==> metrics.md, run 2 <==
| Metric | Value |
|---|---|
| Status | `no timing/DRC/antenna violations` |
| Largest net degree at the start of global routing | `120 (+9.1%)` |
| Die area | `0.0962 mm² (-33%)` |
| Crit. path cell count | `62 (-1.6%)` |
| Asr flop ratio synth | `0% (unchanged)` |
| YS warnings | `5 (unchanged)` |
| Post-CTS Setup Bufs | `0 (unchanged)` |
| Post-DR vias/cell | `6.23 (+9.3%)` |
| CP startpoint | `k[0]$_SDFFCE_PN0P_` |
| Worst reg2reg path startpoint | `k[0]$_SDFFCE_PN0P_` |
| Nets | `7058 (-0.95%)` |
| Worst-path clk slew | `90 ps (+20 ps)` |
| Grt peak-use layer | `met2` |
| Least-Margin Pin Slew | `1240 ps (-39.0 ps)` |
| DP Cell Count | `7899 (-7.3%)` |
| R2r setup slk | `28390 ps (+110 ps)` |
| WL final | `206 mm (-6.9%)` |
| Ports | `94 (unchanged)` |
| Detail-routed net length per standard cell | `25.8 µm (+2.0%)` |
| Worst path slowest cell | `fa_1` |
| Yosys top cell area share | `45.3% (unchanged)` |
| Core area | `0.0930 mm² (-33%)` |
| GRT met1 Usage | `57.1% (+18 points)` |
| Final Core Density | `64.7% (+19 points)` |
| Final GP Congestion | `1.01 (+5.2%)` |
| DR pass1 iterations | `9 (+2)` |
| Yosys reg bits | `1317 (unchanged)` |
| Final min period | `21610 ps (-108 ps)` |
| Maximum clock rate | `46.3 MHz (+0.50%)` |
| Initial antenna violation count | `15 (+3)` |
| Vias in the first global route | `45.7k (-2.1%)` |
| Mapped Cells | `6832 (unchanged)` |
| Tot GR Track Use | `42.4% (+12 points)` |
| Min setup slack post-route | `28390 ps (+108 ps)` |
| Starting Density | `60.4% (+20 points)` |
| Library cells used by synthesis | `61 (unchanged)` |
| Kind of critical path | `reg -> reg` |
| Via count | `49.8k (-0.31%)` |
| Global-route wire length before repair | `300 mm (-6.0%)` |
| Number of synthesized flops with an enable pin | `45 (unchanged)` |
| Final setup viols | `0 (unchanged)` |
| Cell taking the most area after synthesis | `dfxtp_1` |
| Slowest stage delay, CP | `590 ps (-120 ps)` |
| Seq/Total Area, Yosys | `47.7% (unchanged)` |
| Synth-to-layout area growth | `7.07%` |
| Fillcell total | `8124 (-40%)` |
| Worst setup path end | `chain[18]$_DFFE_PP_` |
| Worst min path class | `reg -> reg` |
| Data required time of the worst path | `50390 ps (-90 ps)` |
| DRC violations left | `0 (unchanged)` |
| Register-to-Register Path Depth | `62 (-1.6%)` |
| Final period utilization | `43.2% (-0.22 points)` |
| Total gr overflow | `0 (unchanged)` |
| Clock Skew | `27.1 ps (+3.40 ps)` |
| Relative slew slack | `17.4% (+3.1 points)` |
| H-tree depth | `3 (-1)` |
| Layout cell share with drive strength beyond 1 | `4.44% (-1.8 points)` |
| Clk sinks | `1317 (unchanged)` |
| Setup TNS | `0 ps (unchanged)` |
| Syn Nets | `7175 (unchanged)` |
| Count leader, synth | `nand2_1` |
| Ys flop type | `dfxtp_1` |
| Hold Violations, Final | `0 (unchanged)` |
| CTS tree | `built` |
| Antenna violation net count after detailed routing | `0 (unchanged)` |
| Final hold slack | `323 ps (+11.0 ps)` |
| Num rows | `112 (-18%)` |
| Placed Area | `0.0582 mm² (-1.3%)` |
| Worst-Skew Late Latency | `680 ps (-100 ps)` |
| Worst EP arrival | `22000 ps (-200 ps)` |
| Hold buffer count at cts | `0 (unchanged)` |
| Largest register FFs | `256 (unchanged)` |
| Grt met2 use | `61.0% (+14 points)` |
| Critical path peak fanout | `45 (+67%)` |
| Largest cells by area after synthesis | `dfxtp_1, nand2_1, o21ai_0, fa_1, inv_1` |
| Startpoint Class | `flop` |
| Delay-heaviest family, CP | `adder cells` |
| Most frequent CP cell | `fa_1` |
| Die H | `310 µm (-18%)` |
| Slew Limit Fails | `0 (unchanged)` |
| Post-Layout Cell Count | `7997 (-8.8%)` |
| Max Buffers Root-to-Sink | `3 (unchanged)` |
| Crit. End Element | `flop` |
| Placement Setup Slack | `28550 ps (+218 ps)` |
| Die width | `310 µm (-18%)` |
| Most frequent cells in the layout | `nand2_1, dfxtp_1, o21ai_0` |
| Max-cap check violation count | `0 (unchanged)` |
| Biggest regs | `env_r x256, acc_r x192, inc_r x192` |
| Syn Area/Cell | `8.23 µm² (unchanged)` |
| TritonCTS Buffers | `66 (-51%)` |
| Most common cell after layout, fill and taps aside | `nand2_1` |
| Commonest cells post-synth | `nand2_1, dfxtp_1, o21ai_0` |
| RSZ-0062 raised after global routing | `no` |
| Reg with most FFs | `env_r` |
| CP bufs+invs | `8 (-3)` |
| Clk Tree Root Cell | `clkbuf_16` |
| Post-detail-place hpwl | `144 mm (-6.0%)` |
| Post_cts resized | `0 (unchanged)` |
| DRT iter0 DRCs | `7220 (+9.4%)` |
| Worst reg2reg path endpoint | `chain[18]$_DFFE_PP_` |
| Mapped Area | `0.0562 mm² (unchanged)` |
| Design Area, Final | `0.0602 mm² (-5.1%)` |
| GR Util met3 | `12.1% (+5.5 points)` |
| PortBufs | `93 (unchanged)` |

...

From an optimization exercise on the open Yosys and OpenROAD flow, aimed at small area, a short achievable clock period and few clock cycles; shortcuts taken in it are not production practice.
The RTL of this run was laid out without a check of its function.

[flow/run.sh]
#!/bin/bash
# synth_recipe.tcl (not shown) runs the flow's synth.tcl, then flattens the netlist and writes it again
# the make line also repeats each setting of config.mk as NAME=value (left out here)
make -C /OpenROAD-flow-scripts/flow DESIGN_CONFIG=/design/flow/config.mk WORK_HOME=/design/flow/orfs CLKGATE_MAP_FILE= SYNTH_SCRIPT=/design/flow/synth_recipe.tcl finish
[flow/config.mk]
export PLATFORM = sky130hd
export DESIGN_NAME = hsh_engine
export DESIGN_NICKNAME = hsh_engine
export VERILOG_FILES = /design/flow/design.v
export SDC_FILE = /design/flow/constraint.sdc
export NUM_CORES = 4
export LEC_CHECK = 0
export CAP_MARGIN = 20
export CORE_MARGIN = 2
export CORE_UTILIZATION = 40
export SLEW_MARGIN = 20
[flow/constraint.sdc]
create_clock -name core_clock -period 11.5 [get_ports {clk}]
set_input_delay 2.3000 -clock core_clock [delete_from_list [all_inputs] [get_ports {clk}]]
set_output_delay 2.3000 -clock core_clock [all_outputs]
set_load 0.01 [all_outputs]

---

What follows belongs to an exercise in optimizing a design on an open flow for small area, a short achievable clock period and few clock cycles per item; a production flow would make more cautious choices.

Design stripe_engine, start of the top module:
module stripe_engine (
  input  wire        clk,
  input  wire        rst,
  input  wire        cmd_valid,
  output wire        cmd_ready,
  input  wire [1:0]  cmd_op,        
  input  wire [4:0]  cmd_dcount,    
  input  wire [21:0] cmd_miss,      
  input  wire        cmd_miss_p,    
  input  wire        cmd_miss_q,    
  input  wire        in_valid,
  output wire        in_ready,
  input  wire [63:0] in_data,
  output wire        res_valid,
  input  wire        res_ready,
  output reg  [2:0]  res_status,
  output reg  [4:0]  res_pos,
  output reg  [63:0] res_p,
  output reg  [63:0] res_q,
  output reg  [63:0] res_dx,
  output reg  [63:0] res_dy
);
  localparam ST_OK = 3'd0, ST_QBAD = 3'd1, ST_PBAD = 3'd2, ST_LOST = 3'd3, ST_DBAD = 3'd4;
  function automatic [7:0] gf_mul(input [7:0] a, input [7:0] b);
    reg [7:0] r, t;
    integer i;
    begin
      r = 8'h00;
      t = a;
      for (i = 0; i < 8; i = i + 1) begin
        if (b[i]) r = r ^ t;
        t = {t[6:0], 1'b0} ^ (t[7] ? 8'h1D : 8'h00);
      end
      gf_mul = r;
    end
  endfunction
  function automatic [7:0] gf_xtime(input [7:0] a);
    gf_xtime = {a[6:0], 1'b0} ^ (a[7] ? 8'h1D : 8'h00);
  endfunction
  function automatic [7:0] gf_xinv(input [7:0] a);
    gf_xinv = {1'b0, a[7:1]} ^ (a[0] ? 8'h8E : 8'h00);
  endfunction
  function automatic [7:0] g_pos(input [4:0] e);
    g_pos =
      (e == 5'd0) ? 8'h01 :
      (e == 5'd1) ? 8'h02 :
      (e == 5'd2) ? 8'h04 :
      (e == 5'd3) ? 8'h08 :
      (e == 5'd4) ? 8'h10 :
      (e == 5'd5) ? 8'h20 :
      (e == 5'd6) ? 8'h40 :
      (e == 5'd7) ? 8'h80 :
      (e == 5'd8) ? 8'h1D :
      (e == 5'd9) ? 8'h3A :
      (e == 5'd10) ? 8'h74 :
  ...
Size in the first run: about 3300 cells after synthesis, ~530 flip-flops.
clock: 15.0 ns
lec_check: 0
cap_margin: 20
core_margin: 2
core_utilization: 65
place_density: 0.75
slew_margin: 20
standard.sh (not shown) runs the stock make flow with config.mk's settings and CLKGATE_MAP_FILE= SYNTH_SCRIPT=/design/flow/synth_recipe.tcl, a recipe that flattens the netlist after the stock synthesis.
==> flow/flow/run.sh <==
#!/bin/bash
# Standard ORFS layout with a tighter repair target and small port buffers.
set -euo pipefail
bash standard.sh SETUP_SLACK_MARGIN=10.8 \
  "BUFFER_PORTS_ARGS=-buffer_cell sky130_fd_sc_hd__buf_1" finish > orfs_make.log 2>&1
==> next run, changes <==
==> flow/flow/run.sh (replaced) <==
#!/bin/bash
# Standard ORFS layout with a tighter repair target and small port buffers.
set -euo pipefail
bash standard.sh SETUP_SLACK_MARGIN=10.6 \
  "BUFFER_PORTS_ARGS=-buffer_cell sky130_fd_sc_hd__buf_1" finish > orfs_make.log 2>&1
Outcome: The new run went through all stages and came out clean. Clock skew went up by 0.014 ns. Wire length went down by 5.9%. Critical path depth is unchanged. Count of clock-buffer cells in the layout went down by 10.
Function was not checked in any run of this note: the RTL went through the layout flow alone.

• THE TASK: For every line in the data above that holds "routing", return the line itself.

• EXERCISE ANSWER:
| Largest net degree at the start of global routing | `120 (+9.1%)` |
| Antenna violation net count after detailed routing | `0 (unchanged)` |
| RSZ-0062 raised after global routing | `no` |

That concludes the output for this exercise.